Latha R, Mukherjee A, Dahiya K, Bano S, Pawar P, Kalbande R, Maji S, Beig G, Murthy B S
Indian Institute of Tropical Meteorology, Ministry of Earth Sciences, Pune, India.
Indian Institute of Tropical Meteorology, Ministry of Earth Sciences, Pune, India.
J Environ Manage. 2022 Jun 1;311:114834. doi: 10.1016/j.jenvman.2022.114834. Epub 2022 Mar 11.

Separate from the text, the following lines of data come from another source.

**src/rtl/sha3_output_interface.sv**
```systemverilog
// sha3_output_interface: captures a 1600-bit Keccak state and streams it as NOUT dox-tagged 200-bit chunks.
// First chunk is valid one cycle after load; stopout holds all outputs. Define OUTPUT_PARITY_EN for dpar.
module sha3_output_interface #(
  parameter int NOUT    = 8,
  parameter int CHUNK_W = 200
) (
  input  logic               clk,
  input  logic               reset,
  input  logic               load,
  input  logic [1599:0]      state_in,
  output logic               ready,
  output logic               pushout,
  input  logic               stopout,
  output logic [2:0]         dox,
  output logic [CHUNK_W-1:0] dout
`ifdef OUTPUT_PARITY_EN
  ,
  output logic               dpar
`endif
);

  localparam int         NCHUNK   = 8;
  localparam int         STATE_W  = NCHUNK * CHUNK_W;
  localparam logic [2:0] LAST_IDX = 3'(NOUT - 1);

  typedef enum logic {
    S_IDLE = 1'b0,
    S_SEND = 1'b1
  } state_t;

  state_t               r_state;
  state_t               w_state_nxt;
  logic [STATE_W-1:0]   r_cap;
  logic [2:0]           r_cnt;
  logic [2:0]           w_cnt_nxt;
  logic [2:0]           w_cnt_inc;
  logic                 r_ready;
  logic                 w_ready_nxt;
  logic                 r_pushout;
  logic                 w_pushout_nxt;
  logic [CHUNK_W-1:0]   r_dout;
  logic [CHUNK_W-1:0]   w_dout_nxt;
  logic                 w_capture;
  logic [CHUNK_W-1:0]   w_cap_chunks [NCHUNK];

  // Chunk k is simply the k-th 200-bit slice of the x+5y lane-ordered state.
  for (genvar k = 0; k < NCHUNK; k++) begin : g_chunk
    assign w_cap_chunks[k] = r_cap[k*CHUNK_W +: CHUNK_W];
  end

  assign w_cnt_inc = r_cnt + 3'd1;

  always_ff @(posedge clk or negedge reset) begin
    if (!reset) begin
      r_state   <= S_IDLE;
      r_cnt     <= '0;
      r_ready   <= 1'b1;
      r_pushout <= 1'b0;
      r_dout    <= '0;
    end else begin
      r_state   <= w_state_nxt;
      r_cnt     <= w_cnt_nxt;
      r_ready   <= w_ready_nxt;
      r_pushout <= w_pushout_nxt;
      r_dout    <= w_dout_nxt;
    end
  end

  always_ff @(posedge clk or negedge reset) begin
    if (!reset) begin
      r_cap <= '0;
    end else if (w_capture) begin
      r_cap <= state_in;
    end
  end

  always_comb begin
    w_state_nxt   = r_state;
    w_cnt_nxt     = r_cnt;
    w_ready_nxt   = r_ready;
    w_pushout_nxt = r_pushout;
    w_dout_nxt    = r_dout;
    w_capture     = 1'b0;
    case (r_state)
      S_IDLE: begin
        if (load) begin
          // Chunk 0 comes straight from state_in since the capture lands on the same edge.
          w_capture     = 1'b1;
          w_state_nxt   = S_SEND;
          w_cnt_nxt     = '0;
          w_ready_nxt   = 1'b0;
          w_pushout_nxt = 1'b1;
          w_dout_nxt    = state_in[CHUNK_W-1:0];
        end
      end
      S_SEND: begin
        if (!stopout) begin
          if (r_cnt == LAST_IDX) begin
            w_state_nxt   = S_IDLE;
            w_cnt_nxt     = '0;
            w_ready_nxt   = 1'b1;
            w_pushout_nxt = 1'b0;
            w_dout_nxt    = '0;
          end else begin
            w_cnt_nxt  = w_cnt_inc;
            w_dout_nxt = w_cap_chunks[w_cnt_inc];
          end
        end
      end
      default: begin
        w_state_nxt = S_IDLE;
      end
    endcase
  end

`ifdef OUTPUT_PARITY_EN
  logic r_dpar;

  // Parity is computed from the next chunk so it stays aligned with r_dout, stalls included.
  always_ff @(posedge clk or negedge reset) begin
    if (!reset) begin
      r_dpar <= 1'b0;
    end else begin
      r_dpar <= ^w_dout_nxt;
    end
  end

  assign dpar = r_dpar;
`endif

  assign ready   = r_ready;
  assign pushout = r_pushout;
  assign dox     = r_cnt;
  assign dout    = r_dout;

endmodule

```
**config.mk**
```make
export PLATFORM = sky130hd
export DESIGN_NAME = sha3_output_interface
export DESIGN_NICKNAME = d
export VERILOG_FILES = /design/src/rtl/sha3_output_interface.sv
export SDC_FILE = /design/constraint.sdc
export NUM_CORES = 2
export LEC_CHECK = 0
export BUFFER_PORTS_ARGS = -buffer_cell sky130_fd_sc_hd__buf_2
export CORE_AREA = 3 3 696 698
export DETAILED_ROUTE_END_ITERATION = 16
export DIE_AREA = 0 0 699 701
export PLACE_DENSITY_LB_ADDON = 0.08
export SETUP_SLACK_MARGIN = 0.02
export SLEW_MARGIN = 20
export SYNTH_ARGS = -nofsm -noshare
export SYNTH_HDL_FRONTEND = slang
export SYNTH_SLANG_ARGS = --single-unit
```
**constraint.sdc**
```tcl
create_clock -name clk -period 4.55 [get_ports clk]
set_input_delay 1.1375 -clock clk [delete_from_list [all_inputs] [get_ports clk]]
set_output_delay 1.1375 -clock clk [all_outputs]
set_load 0.02 [all_outputs]
```
## Word-level counts from Yosys, hierarchy flattened

Cells that the tools add are included.
Widths: inputs -> output; s select.

- Bits in registers: 1806

- Order comparisons: 1
- Mux-type cells: 24
- Add/sub/neg operators: 1
- Bitwise logic cells: 2
- Equality and inequality tests: 4
- Reductions and logical operators: 2

Operator list:

| operator | number |
|---|---|
| $mux 200 | 5 |
| $bmux 200 s3 | 1 |
| $pmux 200 s2 | 1 |
| $mux 1 | 10 |
| $mux 3 | 3 |
| $pmux 1 s2 | 3 |
| $pmux 3 s2 | 1 |
| $ge 4x4->1 const B | 1 |
| $ne 2x2->1 const B | 2 |
| $not 3->4 | 1 |
| $add 3x1->3 const B | 1 |
| $eq 3x3->1 const B | 1 |
| $reduce_and 3->1 | 1 |
| $ne 2x1->1 const B | 1 |
| $reduce_and 2->1 | 1 |
| $not 1->1 | 1 |

## Logic depth before layout (Yosys ltp)

- Depth in word-level cells: 8
- Mapped depth: 8
- Mapped depth without buffers: 6

## Worst setup path after synthesis

OpenSTA, ideal clock, no wires.

- Kind: input-to-reg
- Start point: in load
- End point: reg r_cap[1000]
- Arrival: 2.175 ns
- Data required time: 4.485 ns
- Setup time: 0.065 ns
- Setup slack: 2.310 ns
- Stages: 7
- Cell sequence: nor2b_1 buf_2 buf_4 clkbuf_1 clkbuf_1 nand2_1 nand2_1

- Word-level cells in the longest chain between the ends: 2

RTL lines:

| what | line | source |
|---|---|---|
| from (decl) | 9 | `input logic load,` |
| $mux 1 | 86 | `if (load) begin` |
| $mux 1 | 84 | `case (r_state)` |
| to (signal assigned) | 73 | `r_cap <= state_in;` |
| to (decl) | 33 | `logic [STATE_W-1:0] r_cap;` |

Every way passes these cells.
A chain may end at the register's enable or synchronous reset.

## Final worst setup path

- Start point: reg r_cnt[0] (netlist: dox[0])
- End point: out dox[0]

RTL lines:

| what | line | source |
|---|---|---|
| from (decl) | 34 | `logic [2:0] r_cnt;` |
| from (signal assigned) | 62 | `r_cnt <= w_cnt_nxt;` |
| to (decl) | 14 | `output logic [2:0] dox,` |

No word-level cell between the ends.

==> flow_summary.ini <==
[routing]
drtPass1Iterations = 5
routed_wl_microns = 502700
wl_per_cell_microns = 29.22
antenna_left = 0
drc = 0
viasPerCell = 4.227
drt_iter0_drc = 5417
num_vias = 72720

[sta]
tightest_slew_ps = 1336
setup_viol = 0
holdWs_ps = 206.1
drv_slew = 0
finalCritPeriodShare = 0.7756
relSlewSlack = 0.1095
finalCriticalPeriod_ps = 3529
rsz0062_at_grt = false
final-hold-violation-count = 0
totalNegativeSetupSlack_ps = 0
fmax_ghz = 0.2834
clock_skew_ps = 132.3

[grt]
grt_max_degree = 150
overflow = 0
antenna_found_initial = 525
first_global_vias = 75540
grt_pass1_wl_microns = 676100
gr-usage-all-layers = 0.1986

[clock_network]
post_cts_buffers = 0
clkTransAtPathRegs_ps = 60
cts_buffers = 239
ctsHtreeMaxLevel = 4
clkSinkCount = 1806
clk_path_buf_depth = 4
ctsRootBufferMaster = clkbuf_16
clk_latency_ps = 970
ctsHoldBuffers = 0
cts-resized-gates = 0
tritoncts = built

[synthesis]
synth.distinct_cells = 24
synth_top_cell_by_area = dfrtp_1
synth_top_area_share = 0.5545
netlist_area_sq_um = 81450
syn_avg_cell_area_sq_um = 9.224
syn_nets = 10440
synth_warnings = 0
synth-seq-area-share = 0.5549
ys_ff_latch = 1806
synth_cells = 8831
synth_area_leaders = dfrtp_1 55%, nand2_1 23%, mux2_2 5.5%, mux4_2 5.5%, o221a_2 2.5%

[finish]
multiInputGateArea_sq_um = 33500
drive_gt1_frac = 0.2958
num-fill-cells = 53050
layout_commonest_cell = nand2_1
utilization = 0.2224
areaGrowthSynthToFinish_pct = 30.66
finalNetCount = 12050
seqCellArea_sq_um = 45200
final_cell_mix = 5006 x nand2_1, 1807 x buf_2, 1804 x dfrtp_1
final_cells = 17200

[floorplan]
rows = 254
chipWidth_microns = 699
die_y_microns = 701
core_sq_um = 478600
pin_count = 1809
dieArea_sq_um = 490000
initial_core_util = 0.1702

[worst_hold_path]
holdCritPathClass = in -> async

[pwr]
powerDensity_nw_per_um2 = 803.0
finalPower_mw = 85.46
vdd_drop_max_uv = 594.6
p_leak_nw = 52.72

[critical_path]
cp-start-kind = flop
r2r_end = dout[28]$_DFFE_PN0P_
startpoint = dox[0]$_DFFE_PN0P_
cp-end-kind = primary output
r2r.worst_path.cells = 6
worst_ep_arrival_time_ps = 2390
r2r_slack_ps = 1350
cp.required_ps = 3410
rr_startpoint = dox[0]$_DFFE_PN0P_
crit_fanout = 75
crit_type = reg -> out

[run]
max_cap_violations = 0

[placed_design]
dp.final_hpwl_microns = 382800
place_congestion = 0.8360
dp.cells = 16600
port_buffers = 1808

[outcome]
outcome = complete, no violations
[stage by stage]
stage | area, sq um | setup slack, ps
global placement | 97920 | 1052
detailed placement | 97920 | 1028
global route | 106200 | 850.6
finish | 106400 | 1021
CTS | 106000 | 851.1
floorplan | 81450 | 2310
[cells in the mapped netlist]
cell type and count:
inv_1 2, o22ai_1 200, o221a_1 20, dfstp_2 1, nor2_1 2, nand2_1 5007
buf_1 6, nor2b_1 2, nand2b_1 5, o2bb2ai_1 1, ha_1 2, or2_2 1
mux4_2 200, o221a_2 180, dfrtp_1 1805, buf_6 18, clkbuf_1 296, a21oi_1 1
mux2_2 400, buf_2 242, o31ai_1 1, a22o_1 1, o21ai_0 401, buf_4 37
[sequential cells by signal (all words and copies together) (netlist names)]
| signal | count |
|---|---|
| dout | 200 |
| dox | 3 |
| pushout | 1 |
| r_cap | 1600 |
| r_state | 1 |
| ready | 1 |
[layer usage]
layer / share of wire / GRT usage
met5: 0.0012 / 0
met3: 0.054 / 0.03973
met1: 0.40 / 0.2350
met4: 0.041 / 0.07360
met2: 0.51 / 0.3538
[worst max path at each step]
stage	end	slack, ps	depth (start not counted)
final	dox[0]	1020	2
after global routing	dox[0]	850	2
after CTS	dox[0]	850	2
after detailed placement	dout[3]$_DFFE_PN0P_	1030	6
after global placement	dout[3]$_DFFE_PN0P_	1050	6
after floorplan	r_cap[1000]$_DFFE_PN0P_	2310	7
[area by class of cell]
cell class,instances,share of cell area
Clock inverter,75,0.008782
Timing Repair Buffer,1972,0.1053
Clock buffer,362,0.06732
Inverter,2,0.00007054
Sequential cell,1806,0.4247
Tap cell,6400,0.07524
Multi-Input combinational cell,6424,0.3148
Antenna cell,162,0.003809
[worst max-delay path, stage by stage (launching register included)]
cell,delay [ps]
dfrtp_4,620
buf_12,480
buf_2,280
[cells by family (layout without fill, tap and decap cells)]
family	count (synthesis)	after routing	share of synthesized area
other	0	162	0
AO/OA/AOI/OAI	805	805	0.06802
AND/OR/NAND/NOR	5017	5017	0.2314
buffers and inverters	601	2411	0.03478
adder cells (fa/ha/maj)	2	2	0.0003072
flip-flops	1806	1806	0.5549
multiplexers	600	600	0.1106
[report_power, final]
group | total [mW] | leakage [nW] | internal (mW) | switching [mW]
Clock | 19.9 | 3.99 | 11.6 | 8.29
Sequential | 28.7 | 22.3 | 23.8 | 4.90
Combinational | 36.9 | 26.4 | 14.3 | 22.5
No activity file was read; power rests on OpenSTA's default activity.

Source apportionment study of PM using positive matrix factorization was performed to identify the emission characteristic from different sectors (sub-urban residential, industrial and rapidly urbanizing) of Delhi during winter. Chemical characterization of PM included metals (Ca, Cd, Cr, Cu, Fe, K, Mg, Mn, Na, Ni, Pb and Zn), water soluble ionic compounds (WSICs) (Cl, NO, SO and NH) and Carbon partitions (OC, EC). Particulates (PM) were collected on filter twice daily for stable and unstable atmospheric conditions, at the locations with specific characteristics, viz. Ayanagar, Noida and Okhla. Ions solely occupied 50% of the total PM concentration. Irrespective of location, high correlation between OC and EC (0.871-0.891) at p ≤ 0.1 is observed. Relatively lower ratio of NO/SO at Ayanagar (0.696) and Okhla (0.84) denotes predominance of emission from stationary sources rather than mobile sources like that observed at Noida (1.038). Using EPA PMF5.0, optimum factors for each location are fixed based on error estimation (EE). Crustal dust, vehicular emission, biomass burning and secondary aerosol are the major contributing sources in all the three locations. Incineration contributes about 19% at Ayanagar and 18% at Okhla. Metal industries in Okhla contribute about 19% to PM. These specific local emissions with considerable potency are to be targeted for long-term policymaking. Considerable secondary aerosol contribution (15%-24%) indicates that gaseous emissions also need to be reduced to improve air quality.
利用正定矩阵因子分解法对细颗粒物进行源解析研究,以确定德里冬季不同区域(城郊居民区、工业区和快速城市化区域)的排放特征。细颗粒物的化学特征包括金属(钙、镉、铬、铜、铁、钾、镁、锰、钠、镍、铅和锌)、水溶性离子化合物(氯离子、硝酸根离子、硫酸根离子和铵根离子)以及碳组分(有机碳、元素碳)。在阿亚纳加尔、诺伊达和奥克拉等具有特定特征的地点,每天两次在过滤器上采集颗粒物,以适应稳定和不稳定的大气条件。离子仅占细颗粒物总浓度的50%。无论在哪个地点,均观察到有机碳和元素碳之间在p≤0.1时有较高的相关性(0.871 - 0.891)。阿亚纳加尔(0.696)和奥克拉(0.84)的硝酸根离子/硫酸根离子比值相对较低,表明固定源排放占主导地位,而非诺伊达(1.038)所观察到的移动源排放。使用美国环保署的PMF5.0模型,根据误差估计确定每个地点的最佳因子。地壳尘埃、车辆排放、生物质燃烧和二次气溶胶是所有三个地点的主要贡献源。焚烧在阿亚纳加尔的贡献率约为19%,在奥克拉为18%。奥克拉的金属工业对细颗粒物的贡献率约为19%。这些具有相当影响力的特定本地排放是长期政策制定的目标。相当大的二次气溶胶贡献(15% - 24%)表明,为了改善空气质量,也需要减少气体排放。